Secondly regardless of the

Bob Moles
13 years ago

On this issue there seems to be furious agreement about the need to resolve such defamation claims expeditiously. In this case that not only has not happened, but there is a more serious aspect which remains unexamined. The broadcast remarks were taken by the former Chief Forensic Pathologist of South Australia to be directed to him. If they were applicable to him then a very serious issue arises. It is common knowledge that he had undertaken 10,000 autopsies over 30 years, and had appeared in a great many of the most serious criminal cases in South Australia.
The comments broadcast were in relation to a promo: “The promotion depicted the host of Today Tonight saying: The new Keogh facts. The evidence they kept to themselves. The data, dates and documents that don’t add up. The evidence changed from one Court to the next. As these words were said, a picture of Dr Colin Manock, [Dr M] the plaintiff and appellant, was displayed against the background and slightly above the host.” Manock v Channel Seven Adelaide Pty Ltd [2006] SASC 322 per Gray and Layton JJ.
At first C7 defended the case on the basis that the words amounted to “fair comment on a matter of public interest”. It was only when the case got to the High court after several years that the plaintiff introduced a novel argument not previously raised – the broadcast remarks were not in fact “comment” but statements of fact. The High Court accepted this with the result that the fair comment defence was struck out.
The alternative was then to defend on the basis of justification – that the “facts” were true. At this point the plaintiff objected and said you can’t change your defence when the case has been going on for so long. This is where the issue of delay becomes so important. In the District Court the judge clearly accepted that the delays could not be put down to any fault of C7 – and so he allowed the defences to be amended. The Supreme Court overturned that decision and the High Court refused leave to appeal.
The net effect is that where the most serious allegations have been raised against a person who has given evidence in countless criminal cases, the system is not itself interested in finding out if the claims could possibly be true. If they were found to be true, then this would have most serious implications for convictions and appeals etc.
The system would prefer that substantial damages be paid to a former public servant whose conduct has been challenged – without troubling itself to find out if there have been serious problems with evidence given by that person.
Of course, the case giving rise to these concerns is that of Henry Keogh, being much discussed in another blog here. In that case there have also been countless proceedings in Medical Board, Medical Tribunal, Supreme Court and High Court over 10 years. In not one of those cases have the claims that Keogh was the victim of a miscarriage of justice been put to the test. Like the defamation cases, it has all been procedural.

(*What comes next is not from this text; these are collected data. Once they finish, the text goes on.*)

`src/common/dai_defines.svh`:
```
// Constants for the drive activity indicator block.
// Assumes inclusion by bare name from the common folder.
`ifndef DAI_DEFINES_SVH
`define DAI_DEFINES_SVH
`define DAI_NUM_CHAN 4
`define DAI_PAIR0_OUT 0
`define DAI_PAIR1_OUT 1
`define DAI_ROM_CLK_OUT 2
`define DAI_ROM_DOUT_OUT 3
`define DAI_LAMP_OFF 1'b1
`define DAI_LAMP_ON 1'b0
`define DAI_LAMP_RESET 4'hf
`endif

```
`src/common/dai_pkg.sv`:
```
// Types for the drive activity indicator block.
// Assumes nothing beyond the defines header.
package dai_pkg;
	typedef struct packed
	{
		logic [3:0] busy;
	} dai_activity_t;
	typedef struct packed
	{
		logic rom_clk;
		logic rom_dout;
		logic rom_active;
	} dai_rom_t;
endpackage

```
`src/dai_indicator.sv`:
```
// Drive activity indicator: four active-low lamp outputs from per-port activity.
// Assumes activity and ROM signals come from core_clk logic; the mode pin is a board strap.
// Operation
// - Four lamp outputs, each driven low to light its lamp.
// - Paired mode: output zero lights when channel 0 or 1 is active.
// - Paired mode: output one lights when channel 2 or 3 is active.
// - Direct mode pin low: each port drives only its own output.
// - During ROM transfers the shared pins serve only the ROM.
// - All four enabled: ROM data-out pin is channel 3 lamp.
// - All four enabled: ROM clock pin is channel 2 lamp.
`timescale 1ns/1ps
`default_nettype none
`include "dai_defines.svh"
module dai_indicator
	import dai_pkg::*;
#(
	parameter int NUM_CHAN = `DAI_NUM_CHAN
) (
	input wire logic core_clk, // Core clock, 250 MHz.
	input wire logic rst_n, // Asynchronous reset, active low.
	input wire dai_activity_t activity, // Per-port outstanding transfer flags.
	input wire dai_rom_t rom, // Serial ROM clock, data-out and busy.
	input wire logic direct_port_mode_n, // Mode strap pin, low selects direct-port mode.
	output logic activity_out_0, // Lamp 0, active low.
	output logic activity_out_1, // Lamp 1, active low.
	output logic activity_out_2, // Shared ROM clock pin / lamp 2.
	output logic activity_out_3, // Shared ROM data-out pin / lamp 3.
	output logic rom_serial_data_out // Same level as activity_out_3 for the ROM side.
);
	initial
	begin
		if (NUM_CHAN != 4)
			$error("dai_indicator: NUM_CHAN must be four.");
	end

	logic [0:0] mode_sync;
	logic direct_mode;
	logic [3:0] lamp_on;
	logic [3:0] lamp_d;
	logic [3:0] lamp_level;
	logic [3:0] pair_busy;
	logic [3:0] rom_owns;
	logic [3:0] rom_level;
	genvar g;
	logic [3:0] lamp_q;
	logic rom_dout_q;

	// The strap is an outside pin and crosses two flops first.
	dai_sync #(
		.WIDTH(1),
		.RESET_VAL(1'b1)
	) u_mode_sync (
		.core_clk(core_clk),
		.rst_n(rst_n),
		.async_in(direct_port_mode_n),
		.sync_out(mode_sync)
	);
	assign direct_mode = ~mode_sync[0];

	// Outputs 0 and 1 each merge a channel pair in paired mode; 2 and 3 stay dark there outside ROM transfers.
	assign pair_busy[0] = activity.busy[0] | activity.busy[1];
	assign pair_busy[1] = activity.busy[2] | activity.busy[3];
	assign pair_busy[2] = 1'b0;
	assign pair_busy[3] = 1'b0;

	// A ROM transfer takes the two shared pins away from the lamps.
	assign rom_owns = {rom.rom_active, rom.rom_active, 2'b00};
	assign rom_level = {rom.rom_dout, rom.rom_clk, 2'b11};

	generate
		for (g = 0; g < NUM_CHAN; g = g + 1)
		begin : g_lamp
			assign lamp_on[g] = direct_mode ? activity.busy[g] : pair_busy[g];
			assign lamp_level[g] = lamp_on[g] ? `DAI_LAMP_ON : `DAI_LAMP_OFF;
			assign lamp_d[g] = rom_owns[g] ? rom_level[g] : lamp_level[g];
		end
	endgenerate

	always_ff @(posedge core_clk or negedge rst_n)
	begin
		if (!rst_n)
		begin
			lamp_q <= `DAI_LAMP_RESET;
			rom_dout_q <= `DAI_LAMP_OFF;
		end
		else
		begin
			lamp_q <= lamp_d;
			rom_dout_q <= lamp_d[`DAI_ROM_DOUT_OUT];
		end
	end

	assign activity_out_0 = lamp_q[0];
	assign activity_out_1 = lamp_q[1];
	assign activity_out_2 = lamp_q[2];
	assign activity_out_3 = lamp_q[3];
	assign rom_serial_data_out = rom_dout_q;

	// Checks.
	a_pair0_lamp: assert property (@(posedge core_clk) disable iff (!rst_n)
		(mode_sync[0] && (activity.busy[0] || activity.busy[1])) |=> !activity_out_0)
		else $error("Paired lamp 0 not lit.");
	a_pair1_lamp: assert property (@(posedge core_clk) disable iff (!rst_n)
		(mode_sync[0] && !activity.busy[2] && !activity.busy[3]) |=> activity_out_1)
		else $error("Paired lamp 1 lit without activity.");
	a_direct_lamp1: assert property (@(posedge core_clk) disable iff (!rst_n)
		!mode_sync[0] |=> (activity_out_1 == !$past(activity.busy[1])))
		else $error("Direct lamp 1 wrong.");
	a_rom_clk_pass: assert property (@(posedge core_clk) disable iff (!rst_n)
		rom.rom_active |=> (activity_out_2 == $past(rom.rom_clk)))
		else $error("ROM clock not passed.");
	a_ch3_lamp: assert property (@(posedge core_clk) disable iff (!rst_n)
		(!mode_sync[0] && !rom.rom_active && activity.busy[3]) |=> !activity_out_3)
		else $error("Channel 3 lamp not lit.");
	a_ch2_lamp: assert property (@(posedge core_clk) disable iff (!rst_n)
		(!mode_sync[0] && !rom.rom_active && !activity.busy[2]) |=> activity_out_2)
		else $error("Channel 2 lamp lit while idle.");
	a_lamp_off: assert property (@(posedge core_clk) disable iff (!rst_n)
		(activity.busy == 4'h0 && !rom.rom_active) |=> (lamp_q == 4'hf))
		else $error("Lamp lit with no activity.");
	a_dout_mirror: assert property (@(posedge core_clk) disable iff (!rst_n)
		rom.rom_active |=> (rom_serial_data_out == $past(rom.rom_dout)))
		else $error("Data-out pin does not carry the ROM data.");

	property p_pair0_idle;
		@(posedge core_clk) disable iff (!rst_n)
		(mode_sync[0] && !activity.busy[0] && !activity.busy[1]) |=> activity_out_0;
	endproperty
	a_pair0_idle: assert property (p_pair0_idle)
		else $error("Paired lamp 0 lit without activity.");

	property p_pair1_lit;
		@(posedge core_clk) disable iff (!rst_n)
		(mode_sync[0] && (activity.busy[2] || activity.busy[3])) |=> !activity_out_1;
	endproperty
	a_pair1_lit: assert property (p_pair1_lit)
		else $error("Paired lamp 1 not lit.");

	property p_pair_both;
		@(posedge core_clk) disable iff (!rst_n)
		(mode_sync[0] && activity.busy == 4'hf) |=> (!activity_out_0 && !activity_out_1);
	endproperty
	a_pair_both: assert property (p_pair_both)
		else $error("Paired lamps not both lit.");

	property p_shared_dark;
		@(posedge core_clk) disable iff (!rst_n)
		(mode_sync[0] && !rom.rom_active) |=> (activity_out_2 && activity_out_3);
	endproperty
	a_shared_dark: assert property (p_shared_dark)
		else $error("Shared lamp lit in paired mode.");

	property p_direct_lamp0;
		@(posedge core_clk) disable iff (!rst_n)
		!mode_sync[0] |=> (activity_out_0 == !$past(activity.busy[0]));
	endproperty
	a_direct_lamp0: assert property (p_direct_lamp0)
		else $error("Direct lamp 0 wrong.");

	property p_direct_all;
		@(posedge core_clk) disable iff (!rst_n)
		(!mode_sync[0] && activity.busy == 4'hf && !rom.rom_active) |=> (lamp_q == 4'h0);
	endproperty
	a_direct_all: assert property (p_direct_all)
		else $error("Direct lamps not all lit.");

	property p_ch2_lit;
		@(posedge core_clk) disable iff (!rst_n)
		(!mode_sync[0] && !rom.rom_active && activity.busy[2]) |=> !activity_out_2;
	endproperty
	a_ch2_lit: assert property (p_ch2_lit)
		else $error("Channel 2 lamp not lit.");

	property p_ch3_idle;
		@(posedge core_clk) disable iff (!rst_n)
		(!mode_sync[0] && !rom.rom_active && !activity.busy[3]) |=> activity_out_3;
	endproperty
	a_ch3_idle: assert property (p_ch3_idle)
		else $error("Channel 3 lamp lit while idle.");

	property p_rom_dout_pass;
		@(posedge core_clk) disable iff (!rst_n)
		rom.rom_active |=> (activity_out_3 == $past(rom.rom_dout));
	endproperty
	a_rom_dout_pass: assert property (p_rom_dout_pass)
		else $error("ROM data not passed.");

	property p_rom_owns_clk;
		@(posedge core_clk) disable iff (!rst_n)
		(rom.rom_active && rom.rom_clk && activity.busy[2]) |=> activity_out_2;
	endproperty
	a_rom_owns_clk: assert property (p_rom_owns_clk)
		else $error("Lamp 2 drove the ROM clock pin during a transfer.");

	property p_rom_owns_dout;
		@(posedge core_clk) disable iff (!rst_n)
		(rom.rom_active && rom.rom_dout && activity.busy[3]) |=> activity_out_3;
	endproperty
	a_rom_owns_dout: assert property (p_rom_owns_dout)
		else $error("Lamp 3 drove the ROM data pin during a transfer.");

	property p_mode_sync;
		@(posedge core_clk) disable iff (!rst_n)
		$past(rst_n, 2) |-> (mode_sync[0] == $past(direct_port_mode_n, 2));
	endproperty
	a_mode_sync: assert property (p_mode_sync)
		else $error("Mode strap not seen two cycles later.");

	property p_reset_dark;
		@(posedge core_clk)
		(!rst_n ##1 !rst_n) |-> (lamp_q == `DAI_LAMP_RESET);
	endproperty
	a_reset_dark: assert property (p_reset_dark)
		else $error("Lamp lit during reset.");

	c_paired: cover property (@(posedge core_clk) mode_sync[0] && activity.busy[1]);
	c_direct: cover property (@(posedge core_clk) !mode_sync[0] && activity.busy[3]);
	c_rom: cover property (@(posedge core_clk) rom.rom_active ##1 !rom.rom_active);
	c_mode_switch: cover property (@(posedge core_clk) mode_sync[0] ##1 !mode_sync[0]);
	c_all_lit: cover property (@(posedge core_clk) lamp_q == 4'h0);
endmodule
`default_nettype wire

```
`src/dai_sync.sv`:
```
// Two-flop synchroniser for a bus of pin levels.
// Assumes the pins are asynchronous to core_clk.
`timescale 1ns/1ps
`default_nettype none
module dai_sync #(
	parameter int WIDTH = 1,
	parameter logic [WIDTH-1:0] RESET_VAL = '1
) (
	input wire logic core_clk, // Core clock.
	input wire logic rst_n, // Asynchronous reset, active low.
	input wire logic [WIDTH-1:0] async_in, // Raw pin levels.
	output logic [WIDTH-1:0] sync_out // Synchronised levels.
);
	logic [WIDTH-1:0] meta_q;
	logic [WIDTH-1:0] sync_q;
	initial
	begin
		if (WIDTH < 1)
			$error("dai_sync: WIDTH must be at least one.");
	end
	always_ff @(posedge core_clk or negedge rst_n)
	begin
		if (!rst_n)
		begin
			meta_q <= RESET_VAL;
			sync_q <= RESET_VAL;
		end
		else
		begin
			meta_q <= async_in;
			sync_q <= meta_q;
		end
	end
	assign sync_out = sync_q;
endmodule
`default_nettype wire

```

Many millions of dollars and hundreds of hours of court time have been taken up NOT to hear a case on the merits. At the same time the Chief Justice of South Australia publishes articles to say the legal system is so backlogged with cases he doesn’t know what to do about it.
One doesn’t have to be a genious or a legal scholar to see the obvious answer to the problem. Face up to the problems and deal with them.